This course of lectures introduces students to elementary concepts of corporate finance using a more systematic approach than is generally found in other textbooks. Axioms are first highlighted and the implications of these important concepts studied afterwards. These implications are used to answer questions about corporate finance, including issues related to derivatives pricing, state-price probabilities, dynamic hedging, dividends, capital structure decisions, and risk and incentive management.
The main thing to note about this book compared to more standard texts in corporate finance is the level of abstraction. We are arguing in an abstract manner to make the unifying themes, represented by the axioms, clear. But this does not mean that we are using advanced mathematics. While we are not afraid of using mathematical expressions where it will simplify understanding, the emphasis is on basic algebra. No advanced calculus or stochastic processes is used. We provide an extensive set of examples in this book. Most of them are relatively simplistic, they are used to clarify a single point.
We are on purpose not trying to be encyclopedic in our coverage of finance. This book is mainly on principles, little about the nitty-gritty of institutions, in which many finance text abounds.
In order to understand the concepts in this book it is essential to work with numerical problems.
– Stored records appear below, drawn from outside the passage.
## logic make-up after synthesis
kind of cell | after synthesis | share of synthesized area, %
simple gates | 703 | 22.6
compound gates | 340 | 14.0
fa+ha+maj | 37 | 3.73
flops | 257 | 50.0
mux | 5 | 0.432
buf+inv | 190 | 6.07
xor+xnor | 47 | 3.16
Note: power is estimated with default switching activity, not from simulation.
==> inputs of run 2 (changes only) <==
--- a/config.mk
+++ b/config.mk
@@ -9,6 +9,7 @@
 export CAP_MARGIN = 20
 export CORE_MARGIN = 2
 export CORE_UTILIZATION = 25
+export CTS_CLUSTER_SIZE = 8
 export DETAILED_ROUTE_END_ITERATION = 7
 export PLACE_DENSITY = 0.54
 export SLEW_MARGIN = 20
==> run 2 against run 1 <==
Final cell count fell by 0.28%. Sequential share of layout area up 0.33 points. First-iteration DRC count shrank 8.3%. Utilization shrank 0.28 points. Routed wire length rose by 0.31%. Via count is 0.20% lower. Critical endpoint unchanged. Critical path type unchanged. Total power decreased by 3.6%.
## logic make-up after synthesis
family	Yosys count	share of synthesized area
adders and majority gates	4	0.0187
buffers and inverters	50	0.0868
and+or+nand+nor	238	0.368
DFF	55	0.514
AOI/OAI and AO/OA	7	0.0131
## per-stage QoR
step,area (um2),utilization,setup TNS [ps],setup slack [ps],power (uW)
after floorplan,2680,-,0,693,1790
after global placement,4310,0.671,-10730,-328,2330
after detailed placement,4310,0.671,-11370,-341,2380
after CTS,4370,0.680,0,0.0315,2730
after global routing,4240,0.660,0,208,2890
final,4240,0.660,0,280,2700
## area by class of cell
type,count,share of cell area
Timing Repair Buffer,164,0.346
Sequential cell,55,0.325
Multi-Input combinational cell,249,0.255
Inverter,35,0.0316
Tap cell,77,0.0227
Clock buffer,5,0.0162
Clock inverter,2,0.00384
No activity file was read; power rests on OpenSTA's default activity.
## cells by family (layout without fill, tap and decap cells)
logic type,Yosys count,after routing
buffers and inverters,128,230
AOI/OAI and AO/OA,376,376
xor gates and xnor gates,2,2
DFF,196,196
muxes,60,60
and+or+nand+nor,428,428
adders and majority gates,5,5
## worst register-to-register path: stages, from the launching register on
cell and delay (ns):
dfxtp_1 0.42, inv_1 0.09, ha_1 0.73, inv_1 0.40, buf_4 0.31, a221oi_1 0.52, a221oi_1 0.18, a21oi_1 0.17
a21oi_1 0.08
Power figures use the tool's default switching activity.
`src/rtl/usb_tx_lsfs.sv`:
```
// usb_tx_lsfs: USB low-/full-speed serial transmitter.
// Sends SYNC, a stream of bytes, an optional CRC16 and EOP, with NRZI
// encoding and bit stuffing applied to everything between SYNC and EOP.
// Bytes are pulled with a valid/ready handshake in the last clk of the bit
// that precedes each byte. Running out of bytes ends the packet.

module usb_tx_lsfs #(
  parameter int CLKS_PER_BIT = 4,
  parameter bit CRC16_EN     = 1'b1
) (
  input  logic       clk,
  input  logic       reset,
  input  logic       low_speed,
  input  logic       crc16,
  input  logic [7:0] data,
  input  logic       valid,
  output logic       ready,
  output logic [1:0] d_o,
  output logic       d_en
);

  typedef enum logic [2:0] {
    ST_IDLE = 3'd0,
    ST_SYNC = 3'd1,
    ST_DATA = 3'd2,
    ST_CRC  = 3'd3,
    ST_EOP  = 3'd4
  } state_t;

  // Last clk index of a bit time in each speed mode
  localparam logic [7:0]  FS_LAST       = 8'(CLKS_PER_BIT - 1);
  localparam logic [7:0]  LS_LAST       = 8'(8 * CLKS_PER_BIT - 1);
  localparam logic [15:0] CRC_INIT      = 16'hFFFF;
  // x^16+x^15+x^2+1 in bit-reversed form, so the register is LSB-first
  localparam logic [15:0] CRC_POLY_REFL = 16'hA001;
  localparam logic [2:0]  STUFF_RUN     = 3'd6;

  // One serial step of the LSB-first CRC16
  function automatic logic [15:0] crc16_step(input logic [15:0] crc_in,
                                             input logic        din);
    logic fb;
    fb = crc_in[0] ^ din;
    crc16_step = {1'b0, crc_in[15:1]} ^ (fb ? CRC_POLY_REFL : 16'h0000);
  endfunction

  // Line symbol for an NRZI level: lvl=1 is J, lvl=0 is K
  function automatic logic [1:0] line_sym(input logic ls, input logic lvl);
    logic [1:0] j_sym;
    j_sym    = ls ? 2'b01 : 2'b10;
    line_sym = lvl ? j_sym : ~j_sym;
  endfunction

  state_t      state_r, state_s;
  logic [7:0]  clk_cnt_r, clk_cnt_s;
  logic [3:0]  bit_cnt_r, bit_cnt_s;
  logic [7:0]  shift_r, shift_s;
  logic [15:0] crc_r, crc_s;
  logic [2:0]  ones_r, ones_s;
  logic        lvl_r, lvl_s;
  logic        ls_r, ls_s;
  logic        crc_en_r, crc_en_s;
  logic        pid_r, pid_s;
  logic [1:0]  d_o_r, d_o_s;
  logic        d_en_r, d_en_s;

  logic        ready_s;
  logic [7:0]  bit_last_s;
  logic        tick_s;
  logic        emit_s;
  logic        bit_s;
  logic        crc_upd_s;
  logic        load_s;
  logic        goto_eop_s;

  // Next-state, bit selection, NRZI/stuffing and output symbol logic
  always_comb begin
    state_s    = state_r;
    clk_cnt_s  = clk_cnt_r;
    bit_cnt_s  = bit_cnt_r;
    shift_s    = shift_r;
    crc_s      = crc_r;
    ones_s     = ones_r;
    lvl_s      = lvl_r;
    ls_s       = ls_r;
    crc_en_s   = crc_en_r;
    pid_s      = pid_r;
    d_o_s      = d_o_r;
    d_en_s     = d_en_r;
    ready_s    = 1'b0;
    emit_s     = 1'b0;
    bit_s      = 1'b0;
    crc_upd_s  = 1'b0;
    load_s     = 1'b0;
    goto_eop_s = 1'b0;
    bit_last_s = ls_r ? LS_LAST : FS_LAST;
    tick_s     = (clk_cnt_r == bit_last_s);

    if (state_r == ST_IDLE) begin
      // Idle line is J of the live speed input; line level resets to J
      clk_cnt_s = 8'd0;
      bit_cnt_s = 4'd0;
      ones_s    = 3'd0;
      crc_s     = CRC_INIT;
      lvl_s     = 1'b1;
      d_en_s    = 1'b0;
      d_o_s     = line_sym(low_speed, 1'b1);
      if (valid) begin
        // First SYNC bit (0 -> K) goes out on this very edge
        state_s  = ST_SYNC;
        ls_s     = low_speed;
        crc_en_s = crc16 & CRC16_EN;
        pid_s    = 1'b0;
        d_en_s   = 1'b1;
        emit_s   = 1'b1;
        bit_s    = 1'b0;
      end else begin
        state_s = ST_IDLE;
      end
    end else if (!tick_s) begin
      clk_cnt_s = clk_cnt_r + 8'd1;
    end else begin
      // Bit boundary: pick the next symbol
      clk_cnt_s = 8'd0;
      if ((ones_r == STUFF_RUN) && (state_r != ST_EOP)) begin
        // Stuffed 0: bit position does not advance
        emit_s = 1'b1;
        bit_s  = 1'b0;
      end else begin
        case (state_r)
          ST_SYNC: begin
            if (bit_cnt_r != 4'd7) begin
              bit_cnt_s = bit_cnt_r + 4'd1;
              emit_s    = 1'b1;
              bit_s     = (bit_cnt_r == 4'd6);
            end else begin
              load_s = 1'b1;
            end
          end
          ST_DATA: begin
            if (bit_cnt_r != 4'd7) begin
              bit_cnt_s = bit_cnt_r + 4'd1;
              emit_s    = 1'b1;
              bit_s     = shift_r[bit_cnt_s[2:0]];
              crc_upd_s = ~pid_r;
            end else begin
              load_s = 1'b1;
            end
          end
          ST_CRC: begin
            if (bit_cnt_r != 4'd15) begin
              bit_cnt_s = bit_cnt_r + 4'd1;
              emit_s    = 1'b1;
              bit_s     = ~crc_r[bit_cnt_s];
            end else begin
              goto_eop_s = 1'b1;
            end
          end
          ST_EOP: begin
            if (bit_cnt_r != 4'd2) begin
              bit_cnt_s = bit_cnt_r + 4'd1;
              d_o_s     = (bit_cnt_r == 4'd1) ? line_sym(ls_r, 1'b1) : 2'b00;
            end else begin
              state_s   = ST_IDLE;
              d_en_s    = 1'b0;
              d_o_s     = line_sym(low_speed, 1'b1);
              bit_cnt_s = 4'd0;
              lvl_s     = 1'b1;
              ones_s    = 3'd0;
            end
          end
          default: begin
            state_s = ST_IDLE;
            d_en_s  = 1'b0;
          end
        endcase
      end
    end

    // Byte boundary: take the next byte, or close the packet
    if (load_s) begin
      if (valid) begin
        ready_s   = 1'b1;
        shift_s   = data;
        pid_s     = (state_r == ST_SYNC);
        state_s   = ST_DATA;
        bit_cnt_s = 4'd0;
        emit_s    = 1'b1;
        bit_s     = data[0];
        crc_upd_s = (state_r != ST_SYNC);
      end else if (crc_en_r) begin
        state_s   = ST_CRC;
        bit_cnt_s = 4'd0;
        emit_s    = 1'b1;
        bit_s     = ~crc_r[0];
      end else begin
        goto_eop_s = 1'b1;
      end
    end else begin
      ready_s = 1'b0;
    end

    if (goto_eop_s) begin
      state_s   = ST_EOP;
      bit_cnt_s = 4'd0;
      ones_s    = 3'd0;
      d_o_s     = 2'b00;
    end else begin
      d_en_s = d_en_s;
    end

    // NRZI encode the chosen bit and track the run of ones
    if (emit_s) begin
      ones_s = bit_s ? (ones_r + 3'd1) : 3'd0;
      lvl_s  = bit_s ? lvl_r : ~lvl_r;
      d_o_s  = line_sym(ls_s, lvl_s);
      if (crc_upd_s) begin
        crc_s = crc16_step(crc_r, bit_s);
      end else begin
        crc_s = crc_s;
      end
    end else begin
      ones_s = ones_s;
    end
  end

  // State and datapath registers with synchronous active-low reset
  always_ff @(posedge clk) begin
    if (!reset) begin
      state_r   <= ST_IDLE;
      clk_cnt_r <= 8'd0;
      bit_cnt_r <= 4'd0;
      shift_r   <= 8'd0;
      crc_r     <= CRC_INIT;
      ones_r    <= 3'd0;
      lvl_r     <= 1'b1;
      ls_r      <= 1'b0;
      crc_en_r  <= 1'b0;
      pid_r     <= 1'b0;
      d_o_r     <= line_sym(low_speed, 1'b1);
      d_en_r    <= 1'b0;
    end else begin
      state_r   <= state_s;
      clk_cnt_r <= clk_cnt_s;
      bit_cnt_r <= bit_cnt_s;
      shift_r   <= shift_s;
      crc_r     <= crc_s;
      ones_r    <= ones_s;
      lvl_r     <= lvl_s;
      ls_r      <= ls_s;
      crc_en_r  <= crc_en_s;
      pid_r     <= pid_s;
      d_o_r     <= d_o_s;
      d_en_r    <= d_en_s;
    end
  end

  // ready is qualified by valid in the same clk, so it cannot be registered
  assign ready = ready_s;
  assign d_o   = d_o_r;
  assign d_en  = d_en_r;

endmodule

```
$ cat config.mk
export PLATFORM = sky130hd
export DESIGN_NAME = adc_ref_clk_ctrl
export DESIGN_NICKNAME = d
export VERILOG_FILES = /design/src/rtl/adc_ref_clk_ctrl.sv
export SDC_FILE = /design/constraint.sdc
export NUM_CORES = 1
export LEC_CHECK = 0
export ABC_AREA = 1
export BUFFER_PORTS_ARGS = -buffer_cell sky130_fd_sc_hd__buf_2
export CAP_MARGIN = 20
export CORE_UTILIZATION = 32
export CTS_BUF_LIST = sky130_fd_sc_hd__clkbuf_4
export DETAILED_ROUTE_END_ITERATION = 16
export HOLD_SLACK_MARGIN = 0.15
export PLACE_DENSITY_LB_ADDON = 0.12
export SYNTH_ARGS = -nofsm -noshare
export SYNTH_HDL_FRONTEND = slang
export SYNTH_SLANG_ARGS = --single-unit
$ cat constraint.sdc
create_clock -name clk -period 1.83 [get_ports clk]
set_input_delay 0.0915 -clock clk [delete_from_list [all_inputs] [get_ports clk]]
set_output_delay 0.0915 -clock clk [all_outputs]
set_load 0.005 [all_outputs]
<file path="src/rtl/comm_slave.sv">
// rtl/comm_slave.sv - UART 8N1 command endpoint: byte-pair receiver with timeout and one-byte response transmitter
module comm_slave #(
    parameter int BAUD_DIV = 2604,
    parameter int BYTE_TO  = 65536
) (
    input  logic        clk,
    input  logic        rst_n,
    input  logic        RX,
    output logic        TX,
    output logic [15:0] cmd,
    output logic        cmd_rdy,
    input  logic        clr_cmd_rdy,
    input  logic [7:0]  resp,
    input  logic        send_resp,
    output logic        tx_busy,
    output logic        resp_sent
);
    localparam int CW = $clog2(BAUD_DIV + 1);
    localparam int TW = $clog2(BYTE_TO + 1);
    localparam logic [CW-1:0] FULL = CW'(BAUD_DIV);
    localparam logic [CW-1:0] HALF = CW'(BAUD_DIV / 2);

    typedef enum logic [1:0] {RX_IDLE, RX_START, RX_DATA, RX_STOP} rx_state_t;
    typedef enum logic {WAIT_HIGH, WAIT_LOW} byte_state_t;
    typedef enum logic {TX_IDLE, TX_SHIFT} tx_state_t;

    logic            rx_meta_q, rx_sync_q;
    rx_state_t       rx_state_q, rx_state_d;
    logic [CW-1:0]   rx_cnt_q, rx_cnt_d;
    logic [2:0]      rx_bit_q, rx_bit_d;
    logic [7:0]      rx_sh_q, rx_sh_d;
    logic            rx_arm_q, rx_arm_d;
    logic            rx_done, rx_ferr, rx_exp;

    byte_state_t     by_state_q, by_state_d;
    logic [TW-1:0]   to_cnt_q, to_cnt_d;
    logic [7:0]      high_q, high_d;
    logic [15:0]     cmd_q, cmd_d;
    logic            rdy_q, rdy_d;

    tx_state_t       tx_state_q, tx_state_d;
    logic [9:0]      tx_sh_q, tx_sh_d;
    logic [CW-1:0]   tx_cnt_q, tx_cnt_d;
    logic [3:0]      tx_bit_q, tx_bit_d;
    logic            sent_q, sent_d;

    always_ff @(posedge clk or negedge rst_n) begin
        if (!rst_n) begin
            rx_meta_q  <= 1'b1;
            rx_sync_q  <= 1'b1;
            rx_state_q <= RX_IDLE;
            rx_cnt_q   <= FULL;
            rx_bit_q   <= '0;
            rx_sh_q    <= '0;
            rx_arm_q   <= 1'b0;
            by_state_q <= WAIT_HIGH;
            to_cnt_q   <= '0;
            high_q     <= '0;
            cmd_q      <= '0;
            rdy_q      <= 1'b0;
            tx_state_q <= TX_IDLE;
            tx_sh_q    <= '1;
            tx_cnt_q   <= FULL;
            tx_bit_q   <= '0;
            sent_q     <= 1'b0;
        end else begin
            rx_meta_q  <= RX;
            rx_sync_q  <= rx_meta_q;
            rx_state_q <= rx_state_d;
            rx_cnt_q   <= rx_cnt_d;
            rx_bit_q   <= rx_bit_d;
            rx_sh_q    <= rx_sh_d;
            rx_arm_q   <= rx_arm_d;
            by_state_q <= by_state_d;
            to_cnt_q   <= to_cnt_d;
            high_q     <= high_d;
            cmd_q      <= cmd_d;
            rdy_q      <= rdy_d;
            tx_state_q <= tx_state_d;
            tx_sh_q    <= tx_sh_d;
            tx_cnt_q   <= tx_cnt_d;
            tx_bit_q   <= tx_bit_d;
            sent_q     <= sent_d;
        end
    end

    // Receiver arms only after a full bit time of idle-high line, so it never
    // locks onto the middle of a frame after reset or a framing error.
    always_comb begin
        rx_state_d = rx_state_q;
        rx_cnt_d   = rx_cnt_q;
        rx_bit_d   = rx_bit_q;
        rx_sh_d    = rx_sh_q;
        rx_arm_d   = rx_arm_q;
        rx_done    = 1'b0;
        rx_ferr    = 1'b0;
        rx_exp     = (rx_cnt_q == CW'(1));
        case (rx_state_q)
            RX_IDLE: begin
                if (!rx_arm_q) begin
                    if (!rx_sync_q)  rx_cnt_d = FULL;
                    else if (rx_exp) rx_arm_d = 1'b1;
                    else             rx_cnt_d = rx_cnt_q - CW'(1);
                end else if (!rx_sync_q) begin
                    rx_state_d = RX_START;
                    rx_cnt_d   = HALF;
                end
            end
            RX_START: begin
                if (!rx_exp) rx_cnt_d = rx_cnt_q - CW'(1);
                else if (rx_sync_q) rx_state_d = RX_IDLE;
                else begin
                    rx_state_d = RX_DATA;
                    rx_cnt_d   = FULL;
                    rx_bit_d   = '0;
                end
            end
            RX_DATA: begin
                if (!rx_exp) rx_cnt_d = rx_cnt_q - CW'(1);
                else begin
                    rx_sh_d  = {rx_sync_q, rx_sh_q[7:1]};
                    rx_cnt_d = FULL;
                    if (rx_bit_q == 3'd7) rx_state_d = RX_STOP;
                    else                  rx_bit_d = rx_bit_q + 3'd1;
                end
            end
            default: begin
                if (!rx_exp) rx_cnt_d = rx_cnt_q - CW'(1);
                else begin
                    rx_state_d = RX_IDLE;
                    if (rx_sync_q) rx_done = 1'b1;
                    else begin
                        rx_ferr  = 1'b1;
                        rx_arm_d = 1'b0;
                        rx_cnt_d = FULL;
                    end
                end
            end
        endcase
    end

    always_comb begin
        by_state_d = by_state_q;
        to_cnt_d   = to_cnt_q;
        high_d     = high_q;
        cmd_d      = cmd_q;
        rdy_d      = clr_cmd_rdy ? 1'b0 : rdy_q;
        case (by_state_q)
            WAIT_HIGH: begin
                if (rx_done) begin
                    high_d     = rx_sh_q;
                    to_cnt_d   = '0;
                    rdy_d      = 1'b0;
                    by_state_d = WAIT_LOW;
                end
            end
            default: begin
                if (rx_done) begin
                    cmd_d      = {high_q, rx_sh_q};
                    rdy_d      = 1'b1;
                    by_state_d = WAIT_HIGH;
                end else if (rx_ferr) begin
                    by_state_d = WAIT_HIGH;
                end else if (rx_state_q == RX_IDLE) begin
                    if (to_cnt_q == TW'(BYTE_TO - 1)) by_state_d = WAIT_HIGH;
                    else                              to_cnt_d = to_cnt_q + TW'(1);
                end
            end
        endcase
    end

    // Ones shift in behind the frame, so the line is idle-high once all ten bits are out.
    always_comb begin
        tx_state_d = tx_state_q;
        tx_sh_d    = tx_sh_q;
        tx_cnt_d   = tx_cnt_q;
        tx_bit_d   = tx_bit_q;
        sent_d     = 1'b0;
        case (tx_state_q)
            TX_IDLE: begin
                if (send_resp && !sent_q) begin
                    tx_sh_d    = {1'b1, resp, 1'b0};
                    tx_cnt_d   = FULL;
                    tx_bit_d   = '0;
                    tx_state_d = TX_SHIFT;
                end
            end
            default: begin
                if (tx_cnt_q != CW'(1)) tx_cnt_d = tx_cnt_q - CW'(1);
                else begin
                    tx_sh_d  = {1'b1, tx_sh_q[9:1]};
                    tx_cnt_d = FULL;
                    if (tx_bit_q == 4'd9) begin
                        tx_state_d = TX_IDLE;
                        sent_d     = 1'b1;
                    end else begin
                        tx_bit_d = tx_bit_q + 4'd1;
                    end
                end
            end
        endcase
    end

    assign TX        = tx_sh_q[0];
    assign tx_busy   = (tx_state_q == TX_SHIFT);
    assign resp_sent = sent_q;
    assign cmd       = cmd_q;
    assign cmd_rdy   = rdy_q;
endmodule

</file>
End of chapter problems are provided for most chapters. Each problem has an indicated level of difficulty, ranking from 1 (simple) to 10 (very hard). If there is a lot of work involved with a problem, this will also push it up the scale.
A Roadmap (Where are we going?).
Introductory, setting the stage. We present some of the ``axioms'' that we rely on in the later analysis. Like all axioms, they sound reasonable.
The finance equivalent of Lavoisier's law. An implication: The value of a firm.
Loosely stated, it claims that securities prices should not be ``too'' predictable, because otherwise there is money on the table.
Prices of future cash flows are expressed in terms of interest rates. To value a stream of cash flows, you ``discount'' using these interest rates. The terminology is strange, but the principles are no different from what grocery stores use.
People have been proposing lots of alternative valuation methods, some of which are merely restatements of standard present value analysis, others deliver investment decisions that range from sometimes the same (as present value) to always incorrect, at least if you buy the axioms of modern corporate finance.
One popular way to distinguish between classes of risky future cash flows is to compute ``betas'' (covariances with the market portfolio). Cashflows get discounted on the basis of a class-specific, risk-adjusted discount rate. The idea comes from a simple, intuitively appealing, equilibrium asset pricing model, the Capital Asset Pricing Model (CAPM). Even far more elaborate (and realistic) models basically deliver the same insights as the CAPM, namely that only covariance with ``aggregate risk'' is priced. To put it differently: one is not rewarded for all the uncertainty that an investment project or security carries, only the ``systematic'' uncertainty.
The CAPM or APT does not work well to value such cash flows, because they are not symmetric in good and bad states. So, we need a novel approach.
The valuation approach for this part is incredibly simple. We divide the world into possible future ``states.'' We then price cash flows in each state separately, using ``state-price probabilities,'' before we add everything together, using the axiom of value additivity.
We will start with some basic facts about the quintessential derivative products, call and put options.
Many cash flows derive from the future value of some underlying asset, and, hence are really derivative products. We will look how the state price approach generates sensible prices for call options and equity, including a real-life example.
It is often obvious what the states are. If not, the most straightforward procedure obtains states from the average and the volatility of the payoff on the underlying asset. Since any derivative (including the underlying asset itself) should have the same implicit state-price probabilities, we can back out the state-price probabilities from their prices.
Why are these state-price probabilities the same for all derivatives written on the same underlying asset? As we shall see, it is because there would otherwise be free lunches...We do not really believe such a thing exists, do we? A variation of the arguments leads us to discover the way that the pricing formula was historically developed by [#!Cox-Ross-Rubinstein-79!#] who called it the binomial option pricing model.
The power of the binomial approach becomes clear when we increase the number of periods.
The best way to understand the derivatives valuation approach is to look at applications. We already looked at call options, equity and warrants. We will get more sophisticated, and consider ``fixed income'' securities that may not seem to be derivatives. We will see how the resulting valuation gives the shareholders the incentive to ``screw'' the bondholders by changing the risk of the company.
Until now, we have been pricing corporate liabilities (equity, warrants, debt) as derivatives written on the assets of the firm. Their value derives from the value of the firm. That is fine, but we have been taking the latter to be exogenous. Is the value of the firm really fixed? Can we not change it by changing the financing mix (ratio of debt to equity)? F. Modigliani and M. Miller convincingly argue: no.
Third-party creditors on the corporate scene, like lawyers and tax collectors, will overturn the celebrated ``Modigliani-Miller'' irrelevance result.
We will contrast the derivatives valuation approach with others that have been suggested to tackle the problem.
Should a company pay dividends? Sounds awful, because the only to benefit is the tax collector! Why, then, do so many firms pay dividends?